La voce del popolo strumentalizzata dai governanti

 

Miano – Da una settimana il quartiere è in fermento: cortei, manifesti e raccolte firme regnano davanti alla caserma “Boscariello”, situata ai confini del quartiere Secondigliano.

I cittadini dei due quartieri si sono uniti facendo rivivere una tematica  scomparsa da tempo: la “Politica” sana, non quella partitica.

Il motivo per il quale “l’arte del governo” ha ripreso vita, è per il provvedimento comunale con il quale si è deciso che 300 rom dovranno risiedere all’interno della struttura militare, costituendo una nuova tendopoli, dato è stato impedito che la stessa comunità possa alloggiare a Scampia a causa dell’incendio divampato nelle settimane precedenti.

I cittadini, in modo pacifico e sano, tuttavia al momento si stanno interfacciando con coloro che mettono in pratica la “scienza del governo”, “i politici della VII Municipalità”, specie con il presidente M. Moschetti.

E proprio nel luogo dove la “legge” deve prendere vita, accade che a prendere forma sono i toni delle voci dei governanti, che si attaccano a vicenda (il fatto è stato ripreso dalle telecamere e trasmesso in rete alcuni giorni fa, (fonte La Repubblica) e non quella delle associazioni e comitati cittadini presenti.
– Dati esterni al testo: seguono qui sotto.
Background: an optimization exercise with open tools, aiming at small area, a short achievable clock period and few clock cycles per item. Do not read the settings as production practice.
RTL that was checked went through simulation tests only; none was proved equivalent to the original.

==> inputs of run G <==
==> flow/design.v (excerpt) <==
module vedic_mult_seq
#(
  parameter int WIDTH = 64,
  parameter int DIGIT = 16
) (
  input  logic               clk,
  input  logic               rst_n,
  input  logic               in_valid_i,
  output logic               in_ready_o,
  input  logic [WIDTH-1:0]   a_i,
  input  logic [WIDTH-1:0]   b_i,
  input  logic               abort_i,
  output logic               busy_o,
  output logic               out_valid_o,
  input  logic               out_ready_i,
  output logic [2*WIDTH-1:0] p_o
);
==> module vedic_mult_seq, before the edit <==
module vedic_mult_seq
#(
  parameter int WIDTH = 64,
  parameter int DIGIT = 16
) (
  input  logic               clk,
  input  logic               rst_n,
  input  logic               in_valid_i,
  output logic               in_ready_o,
  input  logic [WIDTH-1:0]   a_i,
  input  logic [WIDTH-1:0]   b_i,
  input  logic               abort_i,
  output logic               busy_o,
  output logic               out_valid_o,
  input  logic               out_ready_i,
  output logic [2*WIDTH-1:0] p_o
);
  localparam int PW = 2 * WIDTH;
  localparam int NC = vedic_pkg::CS_BITS;
  localparam int NR = vedic_pkg::NROW;
  logic adv_q, v0_q, v1_q, e0_q, e1_q, e2_q, busy_q;
  logic adv_d, v0_d, v1_d, e0_d, e1_d, e2_d;
  logic [WIDTH-1:0] a_q;
  logic [NR-1:0]    one_q, two_q, neg_q;
  logic             top_q;
  logic [NC-1:0]    cs_q;
  logic [PW-1:0]    q0_q, q1_q, q2_q;
  logic [NC-1:0]    w_cs;
  logic [PW-1:0]    w_prod;
  logic [NR-1:0]    w_one, w_two, w_neg;
  vedic_booth_enc u_enc (
    .b_i   (b_i),
    .one_o (w_one),
    .two_o (w_two),
    .neg_o (w_neg)
  );
  vedic_pp_tree u_tree (
    .a_i  (a_q),
    .one  (one_q),
    .two  (two_q),
    .neg  (neg_q),
    .top_i(top_q),
    .cs_o (w_cs)
  );
  vedic_sum u_sum (
    .cs_i (cs_q),
    .p_o  (w_prod)
  );
  logic       w_accept, w_pop, w_push;
  logic [1:0] w_cnt;
  assign w_accept = in_valid_i & adv_q;
  assign w_pop    = e0_q & out_ready_i;
  assign w_push   = v1_q;
  always_comb begin
    w_cnt = 2'(e0_q) + 2'(e1_q) + 2'(e2_q) - 2'(w_pop) + 2'(w_push);
    if (abort_i) begin
      v0_d = w_accept;
      v1_d = 1'b0;
      e0_d = 1'b0;
      e1_d = 1'b0;
      e2_d = 1'b0;
    end else begin
      v0_d = adv_q ? in_valid_i : v0_q;
      v1_d = adv_q & v0_q;
      e0_d = (w_cnt != 2'd0);
      e1_d = w_cnt[1];
      e2_d = (w_cnt == 2'd3);
    end
    adv_d = (3'(e0_d) + 3'(e1_d) + 3'(e2_d) + 3'(v1_d) + 3'(v0_d)) <= 3'd3;
  end
  always_ff @(posedge clk or negedge rst_n) begin
    if (!rst_n) begin
      adv_q  <= 1'b1;
      v0_q   <= 1'b0;
      v1_q   <= 1'b0;
      e0_q   <= 1'b0;
      e1_q   <= 1'b0;
      e2_q   <= 1'b0;
      busy_q <= 1'b0;
    end else begin
      adv_q  <= adv_d;
      v0_q   <= v0_d;
      v1_q   <= v1_d;
      e0_q   <= e0_d;
      e1_q   <= e1_d;
      e2_q   <= e2_d;
      busy_q <= v0_d | v1_d | e0_d;
    end
  end
  always_ff @(posedge clk) begin
    if (adv_q) begin
      a_q   <= a_i;
      one_q <= w_one;
      two_q <= w_two;
      neg_q <= w_neg;
      top_q <= b_i[WIDTH-1];
    end
    cs_q <= w_cs;
    if (w_pop | ~e0_q) q0_q <= e1_q ? q1_q : w_prod;
    if (w_pop | ~e1_q) q1_q <= e2_q ? q2_q : w_prod;
    if (w_pop | ~e2_q) q2_q <= w_prod;
  end
  assign in_ready_o  = adv_q;
  assign busy_o      = busy_q;   
  assign out_valid_o = e0_q;
  assign p_o         = q0_q;
endmodule
clock: 12.0 ns
lec_check: 0
abc_area: 1
cap_margin: 20
core_margin: 2
core_utilization: 35
place_density: 0.45
slew_margin: 20
standard.sh (not shown) runs the stock make flow with config.mk's settings and CLKGATE_MAP_FILE= SYNTH_SCRIPT=/design/flow/synth_recipe.tcl, a recipe that flattens the netlist after the stock synthesis.
==> flow/flow/run.sh <==
#!/bin/bash
# The standard layout with these changes:
# - synthesis skips the generic ABC pass inside Yosys's synth (SYNTH_ARGS=-noabc), so that the
#   full adders of the multiplier tree are extracted without inverters between them; registers
#   and everything else in the synthesis stay as standard.sh makes them;
# - every port still gets its own buffer, but a plain buf_4 rather than the delay cell that
#   buffer_ports picks by default;
# - timing repair is asked to leave 7.6 ns of setup slack at the 12 ns clock, so that
#   repair_timing works on the real critical paths.
set -euo pipefail
export SYNTH_ARGS=-noabc
export BUFFER_PORTS_ARGS="-buffer_cell sky130_fd_sc_hd__buf_4"
export SETUP_SLACK_MARGIN=7.6
bash standard.sh > standard_flow.log 2>&1
==> run Y: changes against run G <==
--- a/flow/design.v
+++ b/flow/design.v
@@ -6199,6 +6199,7 @@
   localparam int NC = vedic_pkg::CS_BITS;
   localparam int NR = vedic_pkg::NROW;
   logic adv_q, v0_q, v1_q, e0_q, e1_q, e2_q, busy_q;
+  logic advn_q, e0n_q;
   logic adv_d, v0_d, v1_d, e0_d, e1_d, e2_d;
   logic [WIDTH-1:0] a_q;
   logic [NR-1:0]    one_q, two_q, neg_q;
@@ -6251,6 +6252,8 @@
   always_ff @(posedge clk or negedge rst_n) begin
     if (!rst_n) begin
       adv_q  <= 1'b1;
+      advn_q <= 1'b0;
+      e0n_q  <= 1'b1;
       v0_q   <= 1'b0;
       v1_q   <= 1'b0;
       e0_q   <= 1'b0;
@@ -6259,6 +6262,8 @@
       busy_q <= 1'b0;
     end else begin
       adv_q  <= adv_d;
+      advn_q <= ~adv_d;
+      e0n_q  <= ~e0_d;
       v0_q   <= v0_d;
       v1_q   <= v1_d;
       e0_q   <= e0_d;
@@ -6268,7 +6273,7 @@
     end
   end
   always_ff @(posedge clk) begin
-    if (adv_q) begin
+    if (!advn_q) begin
       a_q   <= a_i;
       one_q <= w_one;
       two_q <= w_two;
@@ -6276,9 +6281,9 @@
       top_q <= b_i[WIDTH-1];
     end
     cs_q <= w_cs;
-    if (w_pop | ~e0_q) q0_q <= e1_q ? q1_q : w_prod;
-    if (w_pop | ~e1_q) q1_q <= e2_q ? q2_q : w_prod;
-    if (w_pop | ~e2_q) q2_q <= w_prod;
+    if (out_ready_i | e0n_q) q0_q <= e1_q ? q1_q : w_prod;
+    if (out_ready_i | ~e1_q) q1_q <= e2_q ? q2_q : w_prod;
+    if (out_ready_i | ~e2_q) q2_q <= w_prod;
   end
   assign in_ready_o  = adv_q;
   assign busy_o      = busy_q;   
Settings changed: CAP_MARGIN 20 to 30, CORE_UTILIZATION 35 to 40, PLACE_DENSITY 0.45 to 0.55, SLEW_MARGIN 20 to 30.
==> qor summary <==
|  | run G | run Y |
|---|---|---|
| Count of placed standard cells including taps | 14937 | 14375 |
| R2R setup slack | 7.51 ns | 7.51 ns |
| First-pass GRT wire length | 805100 um | 757000 um |
| Share of Yosys cell area claimed by the top area cell type | 34.28% | 34.27% |
| Met3 Track Usage GR | 15.56% | 19.17% |
| Synth Area in XOR/XNOR | 16.25% | 16.25% |
| Routed wl met3 | 94840 um | 94980 um |
| Arrival time reported for the critical path endpoint | 5.23 ns | 5.16 ns |
| GRT Total Usage | 34.49% | 36.26% |
| Wire length reported by the detailed router | 617200 um | 554200 um |
| Metal-1 WL | 232800 um | 200800 um |
| Final std cells w/o fill | 15389 | 14709 |
| Worst R2R End | cs_q[277]$_DFF_P_ | cs_q[333]$_DFF_P_ |
| Tapcells inserted | 4325 | 3762 |
| Result of the run | no timing/DRC/antenna violations | no timing/DRC/antenna violations |
| Worst-skew pair later-pin latency | 0.87 ns | 0.86 ns |
| Multi-input gates | 8517 | 8510 |
Testbench counts of run Y, summed over its fixed seeds: cycles 1,624, items 1,600.
No functional check of the RTL was part of run G.

-- afterwards: timing with drivers on the ports --
The flow's constraints put no driver on any port. The routed layouts listed below were extracted and timed again, unchanged, in two steps.
Step 1: set_driving_cell puts a clkbuf_16 on clk and a buf_2 on each other input, an assumption about the parent block.
Step 2 moves the port delays by t, midway between the first and last clock arrival at a register: inputs arrive t later, outputs are due t later. That takes back most of the time a late clock gives input paths.
Three values: no drivers, after step 1, after step 2; two values: the first two.
run | shift t [ns] | setup WS [ns] | worst setup path after step 2 | worst data-port slew with drivers (ns)
run G | 0.956 | 7.509 / 7.509 / 6.906 | input to register | 0.12
run Y | 0.920 | 7.505 / 7.505 / 6.862 | input to register | 0.11
After both steps setup and hold are still met in every run listed. For run Y, which loses most, drivers alone change the setup slack by 0.000 ns; drivers and shift together by -0.643 ns.
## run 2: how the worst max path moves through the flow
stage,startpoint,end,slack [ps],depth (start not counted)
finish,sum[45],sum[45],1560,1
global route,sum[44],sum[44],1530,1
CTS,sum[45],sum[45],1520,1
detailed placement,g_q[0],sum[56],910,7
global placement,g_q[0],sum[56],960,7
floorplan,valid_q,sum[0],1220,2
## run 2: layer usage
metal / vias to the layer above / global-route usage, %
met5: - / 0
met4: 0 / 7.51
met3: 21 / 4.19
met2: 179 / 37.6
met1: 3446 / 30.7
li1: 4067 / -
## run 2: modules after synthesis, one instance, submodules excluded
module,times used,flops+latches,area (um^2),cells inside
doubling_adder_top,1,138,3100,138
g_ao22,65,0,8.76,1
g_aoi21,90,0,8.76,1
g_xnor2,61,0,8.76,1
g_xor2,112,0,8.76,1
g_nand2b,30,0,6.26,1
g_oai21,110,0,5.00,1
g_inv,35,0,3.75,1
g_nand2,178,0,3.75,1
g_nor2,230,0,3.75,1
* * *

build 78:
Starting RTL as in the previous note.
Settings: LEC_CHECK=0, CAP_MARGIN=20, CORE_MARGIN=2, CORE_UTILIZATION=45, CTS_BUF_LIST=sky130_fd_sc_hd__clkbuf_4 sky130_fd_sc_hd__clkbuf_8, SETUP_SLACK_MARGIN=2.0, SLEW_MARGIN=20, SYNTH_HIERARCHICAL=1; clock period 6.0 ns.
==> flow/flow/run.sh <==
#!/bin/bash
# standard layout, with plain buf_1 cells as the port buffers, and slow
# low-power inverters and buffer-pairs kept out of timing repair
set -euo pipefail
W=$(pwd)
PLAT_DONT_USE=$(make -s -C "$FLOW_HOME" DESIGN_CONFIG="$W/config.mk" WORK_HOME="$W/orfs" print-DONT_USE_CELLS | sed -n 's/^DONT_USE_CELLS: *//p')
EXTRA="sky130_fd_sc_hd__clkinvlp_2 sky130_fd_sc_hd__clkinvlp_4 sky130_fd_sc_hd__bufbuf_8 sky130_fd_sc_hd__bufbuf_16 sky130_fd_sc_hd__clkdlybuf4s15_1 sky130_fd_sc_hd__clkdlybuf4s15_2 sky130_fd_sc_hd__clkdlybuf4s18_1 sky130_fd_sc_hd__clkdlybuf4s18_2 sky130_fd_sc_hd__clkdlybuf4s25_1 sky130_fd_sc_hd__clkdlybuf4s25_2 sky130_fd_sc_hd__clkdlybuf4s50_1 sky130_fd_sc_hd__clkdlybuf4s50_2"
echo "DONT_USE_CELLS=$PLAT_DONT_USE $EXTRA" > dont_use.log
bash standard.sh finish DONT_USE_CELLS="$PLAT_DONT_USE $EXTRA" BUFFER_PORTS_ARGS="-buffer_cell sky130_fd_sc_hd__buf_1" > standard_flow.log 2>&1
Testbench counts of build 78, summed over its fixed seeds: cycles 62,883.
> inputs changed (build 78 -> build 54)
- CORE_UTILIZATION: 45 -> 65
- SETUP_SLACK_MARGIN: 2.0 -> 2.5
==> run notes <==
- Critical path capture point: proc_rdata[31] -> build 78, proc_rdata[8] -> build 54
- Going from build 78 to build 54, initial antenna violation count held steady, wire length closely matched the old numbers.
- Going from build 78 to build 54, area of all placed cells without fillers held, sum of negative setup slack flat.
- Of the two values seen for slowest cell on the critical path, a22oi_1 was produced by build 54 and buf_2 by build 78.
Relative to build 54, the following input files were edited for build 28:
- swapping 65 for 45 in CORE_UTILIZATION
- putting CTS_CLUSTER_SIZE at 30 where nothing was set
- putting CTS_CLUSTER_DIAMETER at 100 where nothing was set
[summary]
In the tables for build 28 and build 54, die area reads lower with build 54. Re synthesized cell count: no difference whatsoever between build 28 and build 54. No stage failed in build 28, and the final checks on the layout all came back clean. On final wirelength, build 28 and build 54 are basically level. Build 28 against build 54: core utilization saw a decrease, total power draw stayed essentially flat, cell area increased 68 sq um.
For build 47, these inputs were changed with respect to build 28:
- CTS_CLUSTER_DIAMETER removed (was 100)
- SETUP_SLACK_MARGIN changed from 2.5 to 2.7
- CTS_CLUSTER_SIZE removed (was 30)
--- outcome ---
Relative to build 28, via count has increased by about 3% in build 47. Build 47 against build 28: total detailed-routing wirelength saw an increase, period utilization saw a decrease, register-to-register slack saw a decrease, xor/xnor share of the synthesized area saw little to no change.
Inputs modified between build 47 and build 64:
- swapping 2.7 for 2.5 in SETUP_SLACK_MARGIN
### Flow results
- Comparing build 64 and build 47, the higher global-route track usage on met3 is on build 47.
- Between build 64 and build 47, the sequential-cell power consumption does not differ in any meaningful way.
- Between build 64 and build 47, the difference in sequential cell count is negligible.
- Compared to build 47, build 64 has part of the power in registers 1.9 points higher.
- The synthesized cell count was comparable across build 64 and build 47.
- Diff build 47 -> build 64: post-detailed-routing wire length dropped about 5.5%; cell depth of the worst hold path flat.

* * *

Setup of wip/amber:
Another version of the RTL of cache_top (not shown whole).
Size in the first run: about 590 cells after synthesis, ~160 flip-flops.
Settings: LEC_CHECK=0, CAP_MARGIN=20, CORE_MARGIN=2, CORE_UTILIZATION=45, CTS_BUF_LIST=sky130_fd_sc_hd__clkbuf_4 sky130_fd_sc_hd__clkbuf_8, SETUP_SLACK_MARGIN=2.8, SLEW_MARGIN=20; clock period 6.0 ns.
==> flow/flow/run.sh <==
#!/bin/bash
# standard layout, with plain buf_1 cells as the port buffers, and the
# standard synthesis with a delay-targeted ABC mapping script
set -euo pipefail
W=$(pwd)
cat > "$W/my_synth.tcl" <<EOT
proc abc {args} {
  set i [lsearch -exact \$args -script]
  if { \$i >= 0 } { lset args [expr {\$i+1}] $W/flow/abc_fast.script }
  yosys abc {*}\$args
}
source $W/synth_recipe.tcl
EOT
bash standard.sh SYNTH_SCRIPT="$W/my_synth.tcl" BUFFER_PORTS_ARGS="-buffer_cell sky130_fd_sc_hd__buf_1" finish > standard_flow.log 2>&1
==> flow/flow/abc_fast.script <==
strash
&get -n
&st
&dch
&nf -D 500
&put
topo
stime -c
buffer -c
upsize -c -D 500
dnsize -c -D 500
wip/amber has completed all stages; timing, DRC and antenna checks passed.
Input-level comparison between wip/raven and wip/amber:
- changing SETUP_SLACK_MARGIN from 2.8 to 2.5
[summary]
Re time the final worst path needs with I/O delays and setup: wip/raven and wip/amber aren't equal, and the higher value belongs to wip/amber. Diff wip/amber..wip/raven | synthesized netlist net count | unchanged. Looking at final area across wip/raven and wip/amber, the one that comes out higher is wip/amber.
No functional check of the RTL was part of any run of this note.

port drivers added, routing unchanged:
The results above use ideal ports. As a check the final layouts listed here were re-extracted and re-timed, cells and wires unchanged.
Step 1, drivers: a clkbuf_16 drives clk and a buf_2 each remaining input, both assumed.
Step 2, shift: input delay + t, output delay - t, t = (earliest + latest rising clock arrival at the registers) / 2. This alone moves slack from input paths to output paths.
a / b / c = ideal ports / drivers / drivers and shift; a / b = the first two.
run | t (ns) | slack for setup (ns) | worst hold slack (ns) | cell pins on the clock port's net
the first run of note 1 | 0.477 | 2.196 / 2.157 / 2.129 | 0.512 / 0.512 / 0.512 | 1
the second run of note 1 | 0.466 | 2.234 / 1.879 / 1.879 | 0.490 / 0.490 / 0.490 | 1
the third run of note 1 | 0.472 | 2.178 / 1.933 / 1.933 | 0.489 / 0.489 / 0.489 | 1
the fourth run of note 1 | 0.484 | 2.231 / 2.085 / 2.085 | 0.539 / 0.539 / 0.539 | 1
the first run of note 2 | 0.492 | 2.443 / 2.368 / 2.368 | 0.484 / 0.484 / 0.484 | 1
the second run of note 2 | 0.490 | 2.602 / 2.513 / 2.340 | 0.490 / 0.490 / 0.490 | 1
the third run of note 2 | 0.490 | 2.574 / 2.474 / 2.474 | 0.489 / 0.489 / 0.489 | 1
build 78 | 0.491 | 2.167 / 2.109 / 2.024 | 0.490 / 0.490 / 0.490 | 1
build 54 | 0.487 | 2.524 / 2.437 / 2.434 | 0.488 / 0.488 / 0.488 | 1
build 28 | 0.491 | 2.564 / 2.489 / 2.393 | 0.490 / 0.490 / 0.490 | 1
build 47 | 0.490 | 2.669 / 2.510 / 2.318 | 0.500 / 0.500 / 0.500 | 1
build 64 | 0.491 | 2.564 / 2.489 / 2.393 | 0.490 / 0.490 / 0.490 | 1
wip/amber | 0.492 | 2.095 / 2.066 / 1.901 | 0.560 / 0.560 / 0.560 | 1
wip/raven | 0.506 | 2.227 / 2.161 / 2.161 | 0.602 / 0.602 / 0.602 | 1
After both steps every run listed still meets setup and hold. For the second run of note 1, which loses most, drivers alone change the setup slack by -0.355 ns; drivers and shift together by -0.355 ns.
Context: an optimization exercise on an open-source flow, tuned for small area, a short achievable clock period and few clock cycles per item. The choices shown serve that exercise and are no tape-out recipe. In this exercise RTL edits were held to simulation tests only and were not proved equivalent to the original.

==> flow/design.v <==
package svf_pkg;
  localparam logic [16:0] ONE_Q16          = 17'd65536;
  localparam logic [16:0] MIN_CUTOFF_RESET = 17'd27;
  localparam logic [31:0] KX_Q32           = 32'd2231032131;
  localparam logic [31:0] MAG6    = 32'd715827883;    
  localparam logic [31:0] MAG120  = 32'd1145324613;   
  localparam logic [31:0] MAG5040 = 32'd1745256553;   
  localparam logic [1:0] MODE_OFF = 2'd0;
  localparam logic [1:0] MODE_LP  = 2'd1;
  localparam logic [1:0] MODE_HP  = 2'd2;
  localparam logic [1:0] MODE_BP  = 2'd3;
endpackage
module svf_div12 (
  input  logic        clk,
  input  logic        en,
  input  logic [33:0] acc,
  output logic [23:0] res
);
  logic        neg, big_p, big_n;
  logic [24:0] u;
  logic [33:0] mag;
  logic [30:0] uf;
  assign mag = acc[33] ? (34'd0 - acc) : acc;
  assign uf  = mag[32:2];
  always_ff @(posedge clk) begin
    if (en) begin
      neg   <= acc[33];
      u     <= uf[24:0];
      big_p <= (uf[30:25] != 6'd0) || (uf[24:0] >= 25'd25165824);
      big_n <= (uf[30:25] != 6'd0) || (uf[24:0] >= 25'd25165827);
    end
  end
  function automatic logic [1:0] add3(input logic [1:0] x, input logic [1:0] y);
    logic [2:0] s;
    s = {1'b0, x} + {1'b0, y};
    add3 = (s >= 3'd3) ? 2'(s - 3'd3) : s[1:0];
  endfunction
  logic [1:0]  m  [13];
  logic [1:0]  s1 [13];
  logic [1:0]  s2 [13];
  logic [1:0]  s4 [13];
  logic [1:0]  s8 [13];
  logic [25:0] v;
  logic [25:0] q;
  logic [23:0] qn;
  assign v = {1'b0, u};
  always_comb begin
    for (int i = 0; i < 13; i++) m[i] = (v[2*i +: 2] == 2'd3) ? 2'd0 : v[2*i +: 2];
    for (int i = 0; i < 13; i++) s1[i] = (i + 1 < 13) ? add3(m[i], m[i+1]) : m[i];
    for (int i = 0; i < 13; i++) s2[i] = (i + 2 < 13) ? add3(s1[i], s1[i+2]) : s1[i];
    for (int i = 0; i < 13; i++) s4[i] = (i + 4 < 13) ? add3(s2[i], s2[i+4]) : s2[i];
    for (int i = 0; i < 13; i++) s8[i] = (i + 8 < 13) ? add3(s4[i], s4[i+8]) : s4[i];
    for (int i = 0; i < 13; i++) begin
      logic [1:0] r;
      logic [3:0] t;
      r = (i + 1 < 13) ? s8[i+1] : 2'd0;
      t = {r, 2'b00} + {2'b00, v[2*i +: 2]};
      q[2*i +: 2] = (t >= 4'd9) ? 2'd3 : (t >= 4'd6) ? 2'd2 : (t >= 4'd3) ? 2'd1 : 2'd0;
    end
  end
  assign qn  = 24'd0 - q[23:0];
  assign res = !neg ? (big_p ? 24'h7FFFFF : q[23:0]) : (big_n ? 24'h800000 : qn);
endmodule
Il risultato che emerge in queste ore è la presa di posizione della “maggioranza” municipale (centro-destra), la quale strumentalizza il fatto e attacca il governo comunale, con volantini e brochure anti-De Magistris, senza mettere in pratica la voce del popolo, quella che emana un unico suono: “vogliamo la cittadella dello sport”.